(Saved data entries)

════

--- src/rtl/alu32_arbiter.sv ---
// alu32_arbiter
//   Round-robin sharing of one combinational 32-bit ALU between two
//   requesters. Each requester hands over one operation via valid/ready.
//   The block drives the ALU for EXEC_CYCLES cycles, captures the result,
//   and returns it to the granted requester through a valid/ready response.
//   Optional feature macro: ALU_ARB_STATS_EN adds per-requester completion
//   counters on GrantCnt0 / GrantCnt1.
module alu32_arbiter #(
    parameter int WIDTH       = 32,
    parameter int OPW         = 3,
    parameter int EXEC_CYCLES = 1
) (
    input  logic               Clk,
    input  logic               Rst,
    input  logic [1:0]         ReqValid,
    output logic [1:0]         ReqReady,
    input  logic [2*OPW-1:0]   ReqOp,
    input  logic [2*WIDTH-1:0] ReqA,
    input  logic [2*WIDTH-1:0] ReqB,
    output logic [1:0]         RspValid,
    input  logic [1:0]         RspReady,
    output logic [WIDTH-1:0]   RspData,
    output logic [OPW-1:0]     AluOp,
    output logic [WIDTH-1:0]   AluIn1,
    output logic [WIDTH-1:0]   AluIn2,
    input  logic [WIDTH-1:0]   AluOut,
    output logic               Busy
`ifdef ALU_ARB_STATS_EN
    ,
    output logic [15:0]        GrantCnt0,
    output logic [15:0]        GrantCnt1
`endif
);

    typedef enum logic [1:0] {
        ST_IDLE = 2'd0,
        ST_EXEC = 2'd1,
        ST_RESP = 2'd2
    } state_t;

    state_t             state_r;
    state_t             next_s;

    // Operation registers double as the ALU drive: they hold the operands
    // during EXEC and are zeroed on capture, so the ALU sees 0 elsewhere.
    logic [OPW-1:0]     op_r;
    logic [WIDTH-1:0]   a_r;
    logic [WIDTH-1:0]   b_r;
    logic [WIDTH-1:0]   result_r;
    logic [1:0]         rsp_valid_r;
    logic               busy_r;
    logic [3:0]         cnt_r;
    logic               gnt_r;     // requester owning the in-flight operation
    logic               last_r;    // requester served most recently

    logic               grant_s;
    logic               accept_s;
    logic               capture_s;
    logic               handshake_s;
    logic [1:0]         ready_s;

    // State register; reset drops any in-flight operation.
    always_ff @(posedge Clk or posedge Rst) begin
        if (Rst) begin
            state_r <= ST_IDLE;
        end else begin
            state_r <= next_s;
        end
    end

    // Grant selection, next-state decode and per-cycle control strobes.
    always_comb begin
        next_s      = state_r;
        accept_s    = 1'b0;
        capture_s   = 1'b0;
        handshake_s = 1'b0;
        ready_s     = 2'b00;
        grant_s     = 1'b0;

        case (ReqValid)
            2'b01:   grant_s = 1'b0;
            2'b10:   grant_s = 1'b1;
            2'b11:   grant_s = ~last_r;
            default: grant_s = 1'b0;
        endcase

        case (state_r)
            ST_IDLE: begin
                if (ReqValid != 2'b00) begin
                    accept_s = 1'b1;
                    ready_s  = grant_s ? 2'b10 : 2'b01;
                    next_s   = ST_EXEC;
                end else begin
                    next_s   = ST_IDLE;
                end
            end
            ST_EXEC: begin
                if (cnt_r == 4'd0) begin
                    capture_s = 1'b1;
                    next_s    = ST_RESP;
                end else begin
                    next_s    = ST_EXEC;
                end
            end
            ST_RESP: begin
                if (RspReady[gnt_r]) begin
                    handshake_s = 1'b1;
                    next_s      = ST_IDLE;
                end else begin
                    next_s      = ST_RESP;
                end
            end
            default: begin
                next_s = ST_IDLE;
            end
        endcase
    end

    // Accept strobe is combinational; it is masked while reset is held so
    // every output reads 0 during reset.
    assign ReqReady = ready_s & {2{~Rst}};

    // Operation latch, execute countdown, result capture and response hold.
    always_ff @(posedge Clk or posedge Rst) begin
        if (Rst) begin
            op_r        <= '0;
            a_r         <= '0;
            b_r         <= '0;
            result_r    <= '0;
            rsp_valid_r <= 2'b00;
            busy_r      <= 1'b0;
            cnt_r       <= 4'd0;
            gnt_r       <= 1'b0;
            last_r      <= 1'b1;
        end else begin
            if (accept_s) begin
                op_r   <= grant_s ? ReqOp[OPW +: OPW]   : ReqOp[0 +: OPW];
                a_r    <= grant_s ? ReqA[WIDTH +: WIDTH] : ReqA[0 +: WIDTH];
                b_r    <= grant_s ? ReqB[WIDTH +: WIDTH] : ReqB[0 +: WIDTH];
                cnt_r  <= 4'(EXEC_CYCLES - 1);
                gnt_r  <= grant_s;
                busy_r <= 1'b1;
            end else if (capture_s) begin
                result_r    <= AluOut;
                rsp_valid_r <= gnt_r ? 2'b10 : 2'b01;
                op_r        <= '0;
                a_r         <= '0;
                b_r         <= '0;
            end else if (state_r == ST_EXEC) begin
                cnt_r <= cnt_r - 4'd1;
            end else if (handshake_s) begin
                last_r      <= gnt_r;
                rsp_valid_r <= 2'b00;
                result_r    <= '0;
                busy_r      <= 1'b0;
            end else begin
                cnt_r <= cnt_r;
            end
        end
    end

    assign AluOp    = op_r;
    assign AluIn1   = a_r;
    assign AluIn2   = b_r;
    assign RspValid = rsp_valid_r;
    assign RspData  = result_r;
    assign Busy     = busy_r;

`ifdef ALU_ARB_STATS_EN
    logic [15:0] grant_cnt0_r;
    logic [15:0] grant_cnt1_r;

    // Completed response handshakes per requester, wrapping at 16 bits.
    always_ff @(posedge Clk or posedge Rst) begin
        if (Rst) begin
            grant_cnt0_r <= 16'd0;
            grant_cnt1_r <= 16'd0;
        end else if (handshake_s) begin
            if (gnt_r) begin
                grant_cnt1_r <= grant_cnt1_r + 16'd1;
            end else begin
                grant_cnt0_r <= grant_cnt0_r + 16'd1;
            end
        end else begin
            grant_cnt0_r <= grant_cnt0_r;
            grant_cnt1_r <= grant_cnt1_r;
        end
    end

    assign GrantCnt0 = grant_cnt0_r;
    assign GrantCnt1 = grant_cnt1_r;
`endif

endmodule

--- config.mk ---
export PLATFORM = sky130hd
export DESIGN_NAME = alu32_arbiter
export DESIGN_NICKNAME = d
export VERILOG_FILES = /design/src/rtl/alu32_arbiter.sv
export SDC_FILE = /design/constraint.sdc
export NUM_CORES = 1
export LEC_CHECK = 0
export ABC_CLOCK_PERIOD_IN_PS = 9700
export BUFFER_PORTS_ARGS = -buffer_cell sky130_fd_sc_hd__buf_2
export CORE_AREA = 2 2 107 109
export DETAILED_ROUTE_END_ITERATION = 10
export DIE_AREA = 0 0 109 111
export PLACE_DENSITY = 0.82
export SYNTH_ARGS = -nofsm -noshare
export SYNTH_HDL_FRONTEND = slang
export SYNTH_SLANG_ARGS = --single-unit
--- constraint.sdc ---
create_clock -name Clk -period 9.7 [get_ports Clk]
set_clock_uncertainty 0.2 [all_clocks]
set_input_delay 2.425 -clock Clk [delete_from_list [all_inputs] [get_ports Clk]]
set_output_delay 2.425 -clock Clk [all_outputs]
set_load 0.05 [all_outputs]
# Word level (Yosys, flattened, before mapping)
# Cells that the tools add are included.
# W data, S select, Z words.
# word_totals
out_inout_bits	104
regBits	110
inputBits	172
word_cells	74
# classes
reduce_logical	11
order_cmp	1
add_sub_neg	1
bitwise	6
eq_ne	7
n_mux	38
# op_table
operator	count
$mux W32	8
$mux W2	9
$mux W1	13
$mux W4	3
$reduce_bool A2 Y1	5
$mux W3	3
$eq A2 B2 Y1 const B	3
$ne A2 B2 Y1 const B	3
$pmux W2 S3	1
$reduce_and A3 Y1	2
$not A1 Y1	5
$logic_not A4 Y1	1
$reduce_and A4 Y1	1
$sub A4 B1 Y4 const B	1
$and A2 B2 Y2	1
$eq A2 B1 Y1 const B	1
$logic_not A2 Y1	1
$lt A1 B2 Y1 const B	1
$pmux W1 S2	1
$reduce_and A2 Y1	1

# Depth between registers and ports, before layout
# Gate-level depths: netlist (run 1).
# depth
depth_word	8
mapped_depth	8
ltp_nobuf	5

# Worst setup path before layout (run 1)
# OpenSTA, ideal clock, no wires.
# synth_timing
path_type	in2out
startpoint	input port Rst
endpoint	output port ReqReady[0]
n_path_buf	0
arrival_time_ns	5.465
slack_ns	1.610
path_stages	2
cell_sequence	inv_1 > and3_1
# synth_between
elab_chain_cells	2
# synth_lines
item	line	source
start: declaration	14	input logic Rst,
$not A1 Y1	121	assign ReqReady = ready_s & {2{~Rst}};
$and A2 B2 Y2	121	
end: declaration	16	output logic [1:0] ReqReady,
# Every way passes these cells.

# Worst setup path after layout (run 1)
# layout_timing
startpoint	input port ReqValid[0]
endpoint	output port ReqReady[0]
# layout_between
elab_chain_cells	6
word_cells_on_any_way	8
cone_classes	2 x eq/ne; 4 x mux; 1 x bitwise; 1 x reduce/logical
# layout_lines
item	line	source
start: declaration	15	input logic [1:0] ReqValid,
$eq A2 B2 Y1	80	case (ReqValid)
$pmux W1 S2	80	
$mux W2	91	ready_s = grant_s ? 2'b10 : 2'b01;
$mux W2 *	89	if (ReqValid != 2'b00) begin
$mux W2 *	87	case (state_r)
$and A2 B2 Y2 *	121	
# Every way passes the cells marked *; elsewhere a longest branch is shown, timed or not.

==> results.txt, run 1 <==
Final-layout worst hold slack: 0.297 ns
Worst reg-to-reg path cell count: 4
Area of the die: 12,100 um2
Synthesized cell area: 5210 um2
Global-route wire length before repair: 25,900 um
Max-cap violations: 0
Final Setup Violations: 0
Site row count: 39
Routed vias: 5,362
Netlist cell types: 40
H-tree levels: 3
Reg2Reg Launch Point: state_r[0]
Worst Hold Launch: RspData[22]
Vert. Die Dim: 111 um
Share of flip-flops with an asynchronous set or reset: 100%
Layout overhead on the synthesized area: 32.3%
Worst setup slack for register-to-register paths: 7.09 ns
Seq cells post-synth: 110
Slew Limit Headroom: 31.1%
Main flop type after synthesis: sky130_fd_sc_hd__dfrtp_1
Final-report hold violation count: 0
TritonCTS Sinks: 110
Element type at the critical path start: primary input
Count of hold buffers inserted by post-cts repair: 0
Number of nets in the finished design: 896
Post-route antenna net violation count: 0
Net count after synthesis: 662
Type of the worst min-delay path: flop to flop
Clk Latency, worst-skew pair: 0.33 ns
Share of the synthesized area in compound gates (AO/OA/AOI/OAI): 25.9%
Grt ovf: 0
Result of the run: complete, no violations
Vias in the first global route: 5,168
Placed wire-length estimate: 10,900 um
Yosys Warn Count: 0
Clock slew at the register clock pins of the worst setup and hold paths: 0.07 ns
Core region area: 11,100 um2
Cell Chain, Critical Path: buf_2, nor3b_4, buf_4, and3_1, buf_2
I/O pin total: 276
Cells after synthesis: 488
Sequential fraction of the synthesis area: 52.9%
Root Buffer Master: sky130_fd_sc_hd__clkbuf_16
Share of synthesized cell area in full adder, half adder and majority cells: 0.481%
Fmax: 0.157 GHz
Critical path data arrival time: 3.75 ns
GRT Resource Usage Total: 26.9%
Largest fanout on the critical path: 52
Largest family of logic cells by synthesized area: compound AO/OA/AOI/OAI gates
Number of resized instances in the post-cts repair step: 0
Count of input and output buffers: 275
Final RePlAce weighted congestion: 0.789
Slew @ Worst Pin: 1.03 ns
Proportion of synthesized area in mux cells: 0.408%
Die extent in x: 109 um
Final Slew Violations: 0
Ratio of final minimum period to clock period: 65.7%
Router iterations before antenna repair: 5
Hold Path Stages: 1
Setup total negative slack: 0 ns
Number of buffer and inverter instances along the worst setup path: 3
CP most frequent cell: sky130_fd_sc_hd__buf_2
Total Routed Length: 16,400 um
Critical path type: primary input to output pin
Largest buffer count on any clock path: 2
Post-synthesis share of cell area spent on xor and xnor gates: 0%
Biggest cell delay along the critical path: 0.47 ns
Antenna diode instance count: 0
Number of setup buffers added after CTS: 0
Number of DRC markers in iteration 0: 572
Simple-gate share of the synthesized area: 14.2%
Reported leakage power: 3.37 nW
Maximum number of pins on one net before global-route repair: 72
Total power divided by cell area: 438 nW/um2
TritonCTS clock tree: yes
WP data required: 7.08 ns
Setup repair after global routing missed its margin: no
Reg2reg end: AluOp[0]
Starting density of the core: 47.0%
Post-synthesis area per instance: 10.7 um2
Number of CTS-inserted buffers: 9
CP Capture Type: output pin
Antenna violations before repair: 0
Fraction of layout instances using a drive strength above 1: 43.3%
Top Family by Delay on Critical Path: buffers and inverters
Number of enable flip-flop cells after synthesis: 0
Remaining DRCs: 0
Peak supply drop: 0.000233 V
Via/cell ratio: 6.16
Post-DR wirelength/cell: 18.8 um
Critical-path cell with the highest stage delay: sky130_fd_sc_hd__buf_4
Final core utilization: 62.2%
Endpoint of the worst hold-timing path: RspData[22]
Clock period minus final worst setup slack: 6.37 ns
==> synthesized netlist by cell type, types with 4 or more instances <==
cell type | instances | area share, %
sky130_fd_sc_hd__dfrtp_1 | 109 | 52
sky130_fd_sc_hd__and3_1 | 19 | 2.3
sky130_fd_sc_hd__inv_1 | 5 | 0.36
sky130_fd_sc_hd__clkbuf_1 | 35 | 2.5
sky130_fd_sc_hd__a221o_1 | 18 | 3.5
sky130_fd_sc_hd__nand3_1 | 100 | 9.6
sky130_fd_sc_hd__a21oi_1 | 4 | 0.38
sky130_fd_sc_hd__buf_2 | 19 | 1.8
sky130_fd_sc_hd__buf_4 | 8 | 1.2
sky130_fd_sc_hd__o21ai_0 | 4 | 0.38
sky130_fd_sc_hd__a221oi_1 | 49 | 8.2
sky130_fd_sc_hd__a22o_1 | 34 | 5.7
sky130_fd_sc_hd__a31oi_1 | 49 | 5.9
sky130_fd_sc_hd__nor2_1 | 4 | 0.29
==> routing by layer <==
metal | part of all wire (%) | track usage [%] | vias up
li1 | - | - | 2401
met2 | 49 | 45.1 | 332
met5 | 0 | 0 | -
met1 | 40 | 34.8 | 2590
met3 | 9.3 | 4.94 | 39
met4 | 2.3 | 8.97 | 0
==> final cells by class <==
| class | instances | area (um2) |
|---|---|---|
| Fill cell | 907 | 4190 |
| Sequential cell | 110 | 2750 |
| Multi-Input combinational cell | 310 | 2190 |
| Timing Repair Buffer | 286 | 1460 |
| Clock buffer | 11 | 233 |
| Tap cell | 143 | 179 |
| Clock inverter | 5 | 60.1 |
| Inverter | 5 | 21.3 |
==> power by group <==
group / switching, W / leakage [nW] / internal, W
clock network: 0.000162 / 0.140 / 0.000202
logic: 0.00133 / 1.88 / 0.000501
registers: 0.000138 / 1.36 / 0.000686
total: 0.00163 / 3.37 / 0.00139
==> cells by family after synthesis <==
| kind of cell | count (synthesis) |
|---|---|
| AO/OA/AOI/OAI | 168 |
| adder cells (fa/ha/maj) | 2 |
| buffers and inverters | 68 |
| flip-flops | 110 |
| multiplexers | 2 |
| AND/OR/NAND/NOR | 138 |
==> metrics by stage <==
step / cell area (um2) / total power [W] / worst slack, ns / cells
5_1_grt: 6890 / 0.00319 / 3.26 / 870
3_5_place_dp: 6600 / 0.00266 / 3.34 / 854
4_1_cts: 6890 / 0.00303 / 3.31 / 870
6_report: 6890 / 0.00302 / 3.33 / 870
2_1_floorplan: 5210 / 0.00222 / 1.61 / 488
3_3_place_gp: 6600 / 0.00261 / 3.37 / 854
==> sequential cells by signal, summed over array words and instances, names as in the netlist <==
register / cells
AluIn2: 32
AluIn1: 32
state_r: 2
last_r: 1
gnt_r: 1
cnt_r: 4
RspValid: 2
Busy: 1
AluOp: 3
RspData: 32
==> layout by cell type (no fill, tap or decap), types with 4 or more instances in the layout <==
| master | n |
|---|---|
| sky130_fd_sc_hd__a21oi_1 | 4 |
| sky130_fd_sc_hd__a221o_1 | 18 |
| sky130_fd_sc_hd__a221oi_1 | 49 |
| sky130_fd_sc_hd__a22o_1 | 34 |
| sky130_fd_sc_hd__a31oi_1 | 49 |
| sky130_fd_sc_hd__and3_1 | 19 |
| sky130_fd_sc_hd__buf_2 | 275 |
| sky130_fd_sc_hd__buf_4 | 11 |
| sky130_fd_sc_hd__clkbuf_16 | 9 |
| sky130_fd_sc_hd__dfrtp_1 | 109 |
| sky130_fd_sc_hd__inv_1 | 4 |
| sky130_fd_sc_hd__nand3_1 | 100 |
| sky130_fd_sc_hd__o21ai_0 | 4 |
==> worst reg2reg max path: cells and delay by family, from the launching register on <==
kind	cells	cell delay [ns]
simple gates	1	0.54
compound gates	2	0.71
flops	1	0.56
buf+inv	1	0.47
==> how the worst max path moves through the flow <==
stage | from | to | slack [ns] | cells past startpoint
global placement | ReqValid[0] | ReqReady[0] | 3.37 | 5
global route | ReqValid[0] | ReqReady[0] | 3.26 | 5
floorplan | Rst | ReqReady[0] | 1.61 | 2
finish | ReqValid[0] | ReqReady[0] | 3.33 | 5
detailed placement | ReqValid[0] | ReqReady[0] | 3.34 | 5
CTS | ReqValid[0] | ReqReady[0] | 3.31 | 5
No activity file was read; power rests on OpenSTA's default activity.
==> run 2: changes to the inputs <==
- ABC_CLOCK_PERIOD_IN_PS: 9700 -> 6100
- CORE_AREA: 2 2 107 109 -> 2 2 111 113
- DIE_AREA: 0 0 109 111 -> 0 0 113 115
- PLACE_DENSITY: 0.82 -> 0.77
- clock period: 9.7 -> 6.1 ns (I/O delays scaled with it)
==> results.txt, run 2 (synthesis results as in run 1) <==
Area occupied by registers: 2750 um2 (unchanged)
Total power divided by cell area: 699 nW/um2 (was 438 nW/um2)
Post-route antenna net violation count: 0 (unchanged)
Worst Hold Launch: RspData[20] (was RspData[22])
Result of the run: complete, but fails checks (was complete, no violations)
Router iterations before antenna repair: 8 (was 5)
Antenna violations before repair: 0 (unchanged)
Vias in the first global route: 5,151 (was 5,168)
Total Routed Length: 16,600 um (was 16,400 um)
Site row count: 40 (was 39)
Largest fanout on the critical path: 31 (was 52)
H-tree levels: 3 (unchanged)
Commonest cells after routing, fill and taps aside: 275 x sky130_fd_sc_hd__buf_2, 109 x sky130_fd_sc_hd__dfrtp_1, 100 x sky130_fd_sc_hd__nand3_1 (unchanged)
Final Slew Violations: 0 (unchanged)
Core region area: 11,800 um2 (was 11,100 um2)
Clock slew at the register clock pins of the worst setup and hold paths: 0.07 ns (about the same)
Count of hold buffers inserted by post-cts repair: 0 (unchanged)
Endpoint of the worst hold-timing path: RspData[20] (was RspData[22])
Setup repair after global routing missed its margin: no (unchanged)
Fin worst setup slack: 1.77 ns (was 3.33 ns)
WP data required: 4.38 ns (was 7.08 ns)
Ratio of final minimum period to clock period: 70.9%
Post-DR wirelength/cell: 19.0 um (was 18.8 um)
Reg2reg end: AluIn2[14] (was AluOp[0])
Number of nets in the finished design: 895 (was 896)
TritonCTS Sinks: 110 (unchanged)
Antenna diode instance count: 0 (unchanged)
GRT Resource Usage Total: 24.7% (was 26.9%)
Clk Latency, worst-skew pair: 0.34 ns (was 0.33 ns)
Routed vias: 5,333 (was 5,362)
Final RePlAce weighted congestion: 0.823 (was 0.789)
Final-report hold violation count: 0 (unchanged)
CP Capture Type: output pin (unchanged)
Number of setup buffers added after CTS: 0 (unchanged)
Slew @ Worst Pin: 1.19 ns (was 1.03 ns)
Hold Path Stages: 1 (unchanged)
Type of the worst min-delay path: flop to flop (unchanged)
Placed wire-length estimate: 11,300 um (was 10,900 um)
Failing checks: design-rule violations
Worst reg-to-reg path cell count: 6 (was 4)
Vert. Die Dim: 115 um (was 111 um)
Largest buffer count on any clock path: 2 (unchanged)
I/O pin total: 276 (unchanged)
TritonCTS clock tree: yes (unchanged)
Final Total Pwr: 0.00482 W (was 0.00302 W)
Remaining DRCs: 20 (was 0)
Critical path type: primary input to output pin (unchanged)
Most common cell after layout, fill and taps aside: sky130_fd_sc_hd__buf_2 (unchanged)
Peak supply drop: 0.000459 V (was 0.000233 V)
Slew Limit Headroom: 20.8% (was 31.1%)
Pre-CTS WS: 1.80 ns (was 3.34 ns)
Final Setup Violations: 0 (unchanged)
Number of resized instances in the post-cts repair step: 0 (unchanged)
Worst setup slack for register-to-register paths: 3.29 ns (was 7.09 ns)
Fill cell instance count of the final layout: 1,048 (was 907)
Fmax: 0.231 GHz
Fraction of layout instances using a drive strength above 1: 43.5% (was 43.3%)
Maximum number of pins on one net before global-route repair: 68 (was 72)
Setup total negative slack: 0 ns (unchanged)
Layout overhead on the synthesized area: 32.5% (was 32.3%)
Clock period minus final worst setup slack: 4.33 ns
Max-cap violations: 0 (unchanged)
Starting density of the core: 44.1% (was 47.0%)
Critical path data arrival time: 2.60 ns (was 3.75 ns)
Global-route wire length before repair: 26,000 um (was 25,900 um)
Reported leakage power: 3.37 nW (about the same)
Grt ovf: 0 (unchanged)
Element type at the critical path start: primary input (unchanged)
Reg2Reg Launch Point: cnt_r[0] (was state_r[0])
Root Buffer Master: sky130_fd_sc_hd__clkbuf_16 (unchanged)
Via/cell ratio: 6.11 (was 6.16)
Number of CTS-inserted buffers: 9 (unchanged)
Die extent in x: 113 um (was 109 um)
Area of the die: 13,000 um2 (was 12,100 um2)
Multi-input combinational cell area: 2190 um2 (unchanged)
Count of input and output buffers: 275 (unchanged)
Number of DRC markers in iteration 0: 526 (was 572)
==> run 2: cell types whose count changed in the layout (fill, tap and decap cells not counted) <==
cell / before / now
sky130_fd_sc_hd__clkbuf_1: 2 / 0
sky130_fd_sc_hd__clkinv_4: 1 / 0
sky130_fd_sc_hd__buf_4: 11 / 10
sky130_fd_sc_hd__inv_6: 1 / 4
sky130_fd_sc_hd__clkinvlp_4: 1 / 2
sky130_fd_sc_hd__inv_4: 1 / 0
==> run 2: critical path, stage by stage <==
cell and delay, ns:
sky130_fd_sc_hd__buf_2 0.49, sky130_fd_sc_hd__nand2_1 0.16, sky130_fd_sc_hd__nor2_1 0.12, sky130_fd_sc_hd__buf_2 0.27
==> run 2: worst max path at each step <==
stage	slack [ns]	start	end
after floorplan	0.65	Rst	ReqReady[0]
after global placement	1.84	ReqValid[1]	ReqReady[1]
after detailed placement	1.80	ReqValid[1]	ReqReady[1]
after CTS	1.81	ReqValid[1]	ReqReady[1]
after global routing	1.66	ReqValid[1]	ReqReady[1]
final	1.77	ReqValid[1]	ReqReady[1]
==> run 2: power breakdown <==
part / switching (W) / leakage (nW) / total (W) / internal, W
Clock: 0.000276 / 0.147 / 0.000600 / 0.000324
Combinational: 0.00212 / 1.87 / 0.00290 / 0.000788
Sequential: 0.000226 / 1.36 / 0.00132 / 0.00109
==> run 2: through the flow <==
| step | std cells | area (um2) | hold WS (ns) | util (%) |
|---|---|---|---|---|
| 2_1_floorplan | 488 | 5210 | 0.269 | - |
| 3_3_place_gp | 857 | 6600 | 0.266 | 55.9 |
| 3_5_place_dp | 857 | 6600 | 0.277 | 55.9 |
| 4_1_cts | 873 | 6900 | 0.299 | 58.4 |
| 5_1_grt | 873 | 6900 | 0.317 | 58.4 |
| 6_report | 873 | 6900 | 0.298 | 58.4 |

════

**PROBLEM STATEMENT:** If a line in the entries contains the word "bitwise", copy that line out.

**OUTPUT OF THE EXERCISE:**
bitwise	6
cone_classes	2 x eq/ne; 4 x mux; 1 x bitwise; 1 x reduce/logical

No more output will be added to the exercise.